[Collected data]
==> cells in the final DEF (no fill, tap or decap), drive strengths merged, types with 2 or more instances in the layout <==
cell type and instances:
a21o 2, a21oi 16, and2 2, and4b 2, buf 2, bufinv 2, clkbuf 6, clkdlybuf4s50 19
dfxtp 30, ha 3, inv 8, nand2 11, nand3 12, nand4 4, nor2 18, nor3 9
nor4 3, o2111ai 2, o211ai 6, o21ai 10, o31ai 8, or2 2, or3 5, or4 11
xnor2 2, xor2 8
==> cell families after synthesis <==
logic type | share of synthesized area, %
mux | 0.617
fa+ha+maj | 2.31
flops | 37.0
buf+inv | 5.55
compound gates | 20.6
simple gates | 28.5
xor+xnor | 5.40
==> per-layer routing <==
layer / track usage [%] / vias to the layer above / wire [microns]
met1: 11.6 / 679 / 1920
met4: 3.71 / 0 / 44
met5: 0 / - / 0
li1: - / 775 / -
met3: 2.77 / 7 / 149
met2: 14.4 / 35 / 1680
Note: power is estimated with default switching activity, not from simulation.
`src/rtl/ctrl_pulse_gen_pkg.sv`:
```
// Shared definitions for the pushbutton pulse generator: debounce FSM encoding,
// counter width and the default debounce length.
package ctrl_pulse_gen_pkg;

    localparam int DB_CYCLES_DEF = 4;
    localparam int CNT_W         = 8;

    // Gray-style encoding so IDLE<->HELD paths only flip one bit per step.
    typedef enum logic [1:0] {
        ST_IDLE       = 2'b00,
        ST_CONFIRM_HI = 2'b01,
        ST_HELD       = 2'b11,
        ST_CONFIRM_LO = 2'b10
    } state_t;

    // True when the channel has accepted a high level and has not yet confirmed release.
    function automatic logic is_pressed(input state_t s);
        return (s == ST_HELD) || (s == ST_CONFIRM_LO);
    endfunction

endpackage

```
`src/rtl/btn_debounce.sv`:
```
// One pushbutton channel: 2-flop synchronizer, saturating confirm counter and a
// 4-state debounce FSM whose CONFIRM_HI -> HELD step is the raw pulse condition.
module btn_debounce
    import ctrl_pulse_gen_pkg::*;
#(
    parameter int DB_CYCLES = DB_CYCLES_DEF
) (
    input  logic   clk,
    input  logic   rst,
    input  logic   i_btn,
    output state_t o_state,
    output logic   o_raw_pulse
);

    localparam logic [CNT_W-1:0] DB_N    = CNT_W'(DB_CYCLES);
    localparam logic [CNT_W-1:0] DB_LAST = DB_N - 1'b1;

    logic [1:0]       r_sync;
    logic             w_level;
    state_t           r_state;
    state_t           w_state_nxt;
    logic [CNT_W-1:0] r_cnt;
    logic [CNT_W-1:0] w_cnt_nxt;

    assign w_level = r_sync[1];
    assign o_state = r_state;

    // NOTE: sequential state uses non-blocking (<=) so every flop samples pre-edge values.
    always_ff @(posedge clk or posedge rst) begin
        if (rst) begin
            r_sync  <= 2'b00;
            r_state <= ST_IDLE;
            r_cnt   <= '0;
        end else begin
            r_sync  <= {r_sync[0], i_btn};
            r_state <= w_state_nxt;
            r_cnt   <= w_cnt_nxt;
        end
    end

    // NOTE: every output of this block is defaulted first so no path can infer a latch.
    always_comb begin
        w_state_nxt = r_state;
        w_cnt_nxt   = r_cnt;
        o_raw_pulse = 1'b0;
        case (r_state)
            ST_IDLE: begin
                if (w_level) begin
                    if (DB_N == 8'd1) begin
                        // Single-cycle debounce confirms on the first high sample.
                        w_state_nxt = ST_HELD;
                        w_cnt_nxt   = DB_N;
                        o_raw_pulse = 1'b1;
                    end else begin
                        w_state_nxt = ST_CONFIRM_HI;
                        w_cnt_nxt   = 8'd1;
                    end
                end
            end
            ST_CONFIRM_HI: begin
                if (!w_level) begin
                    w_state_nxt = ST_IDLE;
                    w_cnt_nxt   = '0;
                end else if (r_cnt >= DB_LAST) begin
                    w_state_nxt = ST_HELD;
                    w_cnt_nxt   = DB_N;
                    o_raw_pulse = 1'b1;
                end else begin
                    w_cnt_nxt = r_cnt + 1'b1;
                end
            end
            ST_HELD: begin
                if (!w_level) begin
                    if (DB_N == 8'd1) begin
                        w_state_nxt = ST_IDLE;
                        w_cnt_nxt   = DB_N;
                    end else begin
                        w_state_nxt = ST_CONFIRM_LO;
                        w_cnt_nxt   = 8'd1;
                    end
                end
            end
            ST_CONFIRM_LO: begin
                if (w_level) begin
                    w_state_nxt = ST_HELD;
                    w_cnt_nxt   = '0;
                end else if (r_cnt >= DB_LAST) begin
                    w_state_nxt = ST_IDLE;
                    w_cnt_nxt   = DB_N;
                end else begin
                    w_cnt_nxt = r_cnt + 1'b1;
                end
            end
            default: begin
                w_state_nxt = ST_IDLE;
                w_cnt_nxt   = '0;
            end
        endcase
    end

endmodule

```
`src/rtl/ctrl_pulse_gen.sv`:
```
// Debounces the set/clear pushbuttons and emits one registered pulse per press,
// with clear taking priority over set.
module ctrl_pulse_gen
    import ctrl_pulse_gen_pkg::*;
#(
    parameter int DB_CYCLES = DB_CYCLES_DEF
) (
    input  logic clk,
    input  logic clr,
    input  logic btn_set,
    input  logic btn_clr,
    output logic set_pulse,
    output logic clr_pulse,
    output logic busy
);

    state_t w_set_state;
    state_t w_clr_state;
    logic   w_set_raw;
    logic   w_clr_raw;
    logic   w_set_fire;
    logic   r_set_pulse;
    logic   r_clr_pulse;

    btn_debounce #(.DB_CYCLES(DB_CYCLES)) u_set_db (
        .clk         (clk),
        .rst         (clr),
        .i_btn       (btn_set),
        .o_state     (w_set_state),
        .o_raw_pulse (w_set_raw)
    );

    btn_debounce #(.DB_CYCLES(DB_CYCLES)) u_clr_db (
        .clk         (clk),
        .rst         (clr),
        .i_btn       (btn_clr),
        .o_state     (w_clr_state),
        .o_raw_pulse (w_clr_raw)
    );

    // A set press is discarded outright while clear fires or is still held.
    assign w_set_fire = w_set_raw && !w_clr_raw && !is_pressed(w_clr_state);

    always_ff @(posedge clk or posedge clr) begin
        if (clr) begin
            r_set_pulse <= 1'b0;
            r_clr_pulse <= 1'b0;
        end else begin
            r_set_pulse <= w_set_fire;
            r_clr_pulse <= w_clr_raw;
        end
    end

    assign set_pulse = r_set_pulse;
    assign clr_pulse = r_clr_pulse;
    assign busy      = (w_set_state != ST_IDLE) || (w_clr_state != ST_IDLE);

endmodule

```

# EXERCISE
Each line must be set down again exactly as above, with no line omitted.

# RESULT OF THIS TASK
==> cells in the final DEF (no fill, tap or decap), drive strengths merged, types with 2 or more instances in the layout <==
cell type and instances:
a21o 2, a21oi 16, and2 2, and4b 2, buf 2, bufinv 2, clkbuf 6, clkdlybuf4s50 19
dfxtp 30, ha 3, inv 8, nand2 11, nand3 12, nand4 4, nor2 18, nor3 9
nor4 3, o2111ai 2, o211ai 6, o21ai 10, o31ai 8, or2 2, or3 5, or4 11
xnor2 2, xor2 8
==> cell families after synthesis <==
logic type | share of synthesized area, %
mux | 0.617
fa+ha+maj | 2.31
flops | 37.0
buf+inv | 5.55
compound gates | 20.6
simple gates | 28.5
xor+xnor | 5.40
==> per-layer routing <==
layer / track usage [%] / vias to the layer above / wire [microns]
met1: 11.6 / 679 / 1920
met4: 3.71 / 0 / 44
met5: 0 / - / 0
li1: - / 775 / -
met3: 2.77 / 7 / 149
met2: 14.4 / 35 / 1680
Note: power is estimated with default switching activity, not from simulation.
`src/rtl/ctrl_pulse_gen_pkg.sv`:
```
// Shared definitions for the pushbutton pulse generator: debounce FSM encoding,
// counter width and the default debounce length.
package ctrl_pulse_gen_pkg;

    localparam int DB_CYCLES_DEF = 4;
    localparam int CNT_W         = 8;

    // Gray-style encoding so IDLE<->HELD paths only flip one bit per step.
    typedef enum logic [1:0] {
        ST_IDLE       = 2'b00,
        ST_CONFIRM_HI = 2'b01,
        ST_HELD       = 2'b11,
        ST_CONFIRM_LO = 2'b10
    } state_t;

    // True when the channel has accepted a high level and has not yet confirmed release.
    function automatic logic is_pressed(input state_t s);
        return (s == ST_HELD) || (s == ST_CONFIRM_LO);
    endfunction

endpackage

```
`src/rtl/btn_debounce.sv`:
```
// One pushbutton channel: 2-flop synchronizer, saturating confirm counter and a
// 4-state debounce FSM whose CONFIRM_HI -> HELD step is the raw pulse condition.
module btn_debounce
    import ctrl_pulse_gen_pkg::*;
#(
    parameter int DB_CYCLES = DB_CYCLES_DEF
) (
    input  logic   clk,
    input  logic   rst,
    input  logic   i_btn,
    output state_t o_state,
    output logic   o_raw_pulse
);

    localparam logic [CNT_W-1:0] DB_N    = CNT_W'(DB_CYCLES);
    localparam logic [CNT_W-1:0] DB_LAST = DB_N - 1'b1;

    logic [1:0]       r_sync;
    logic             w_level;
    state_t           r_state;
    state_t           w_state_nxt;
    logic [CNT_W-1:0] r_cnt;
    logic [CNT_W-1:0] w_cnt_nxt;

    assign w_level = r_sync[1];
    assign o_state = r_state;

    // NOTE: sequential state uses non-blocking (<=) so every flop samples pre-edge values.
    always_ff @(posedge clk or posedge rst) begin
        if (rst) begin
            r_sync  <= 2'b00;
            r_state <= ST_IDLE;
            r_cnt   <= '0;
        end else begin
            r_sync  <= {r_sync[0], i_btn};
            r_state <= w_state_nxt;
            r_cnt   <= w_cnt_nxt;
        end
    end

    // NOTE: every output of this block is defaulted first so no path can infer a latch.
    always_comb begin
        w_state_nxt = r_state;
        w_cnt_nxt   = r_cnt;
        o_raw_pulse = 1'b0;
        case (r_state)
            ST_IDLE: begin
                if (w_level) begin
                    if (DB_N == 8'd1) begin
                        // Single-cycle debounce confirms on the first high sample.
                        w_state_nxt = ST_HELD;
                        w_cnt_nxt   = DB_N;
                        o_raw_pulse = 1'b1;
                    end else begin
                        w_state_nxt = ST_CONFIRM_HI;
                        w_cnt_nxt   = 8'd1;
                    end
                end
            end
            ST_CONFIRM_HI: begin
                if (!w_level) begin
                    w_state_nxt = ST_IDLE;
                    w_cnt_nxt   = '0;
                end else if (r_cnt >= DB_LAST) begin
                    w_state_nxt = ST_HELD;
                    w_cnt_nxt   = DB_N;
                    o_raw_pulse = 1'b1;
                end else begin
                    w_cnt_nxt = r_cnt + 1'b1;
                end
            end
            ST_HELD: begin
                if (!w_level) begin
                    if (DB_N == 8'd1) begin
                        w_state_nxt = ST_IDLE;
                        w_cnt_nxt   = DB_N;
                    end else begin
                        w_state_nxt = ST_CONFIRM_LO;
                        w_cnt_nxt   = 8'd1;
                    end
                end
            end
            ST_CONFIRM_LO: begin
                if (w_level) begin
                    w_state_nxt = ST_HELD;
                    w_cnt_nxt   = '0;
                end else if (r_cnt >= DB_LAST) begin
                    w_state_nxt = ST_IDLE;
                    w_cnt_nxt   = DB_N;
                end else begin
                    w_cnt_nxt = r_cnt + 1'b1;
                end
            end
            default: begin
                w_state_nxt = ST_IDLE;
                w_cnt_nxt   = '0;
            end
        endcase
    end

endmodule

```
`src/rtl/ctrl_pulse_gen.sv`:
```
// Debounces the set/clear pushbuttons and emits one registered pulse per press,
// with clear taking priority over set.
module ctrl_pulse_gen
    import ctrl_pulse_gen_pkg::*;
#(
    parameter int DB_CYCLES = DB_CYCLES_DEF
) (
    input  logic clk,
    input  logic clr,
    input  logic btn_set,
    input  logic btn_clr,
    output logic set_pulse,
    output logic clr_pulse,
    output logic busy
);

    state_t w_set_state;
    state_t w_clr_state;
    logic   w_set_raw;
    logic   w_clr_raw;
    logic   w_set_fire;
    logic   r_set_pulse;
    logic   r_clr_pulse;

    btn_debounce #(.DB_CYCLES(DB_CYCLES)) u_set_db (
        .clk         (clk),
        .rst         (clr),
        .i_btn       (btn_set),
        .o_state     (w_set_state),
        .o_raw_pulse (w_set_raw)
    );

    btn_debounce #(.DB_CYCLES(DB_CYCLES)) u_clr_db (
        .clk         (clk),
        .rst         (clr),
        .i_btn       (btn_clr),
        .o_state     (w_clr_state),
        .o_raw_pulse (w_clr_raw)
    );

    // A set press is discarded outright while clear fires or is still held.
    assign w_set_fire = w_set_raw && !w_clr_raw && !is_pressed(w_clr_state);

    always_ff @(posedge clk or posedge clr) begin
        if (clr) begin
            r_set_pulse <= 1'b0;
            r_clr_pulse <= 1'b0;
        end else begin
            r_set_pulse <= w_set_fire;
            r_clr_pulse <= w_clr_raw;
        end
    end

    assign set_pulse = r_set_pulse;
    assign clr_pulse = r_clr_pulse;
    assign busy      = (w_set_state != ST_IDLE) || (w_clr_state != ST_IDLE);

endmodule

```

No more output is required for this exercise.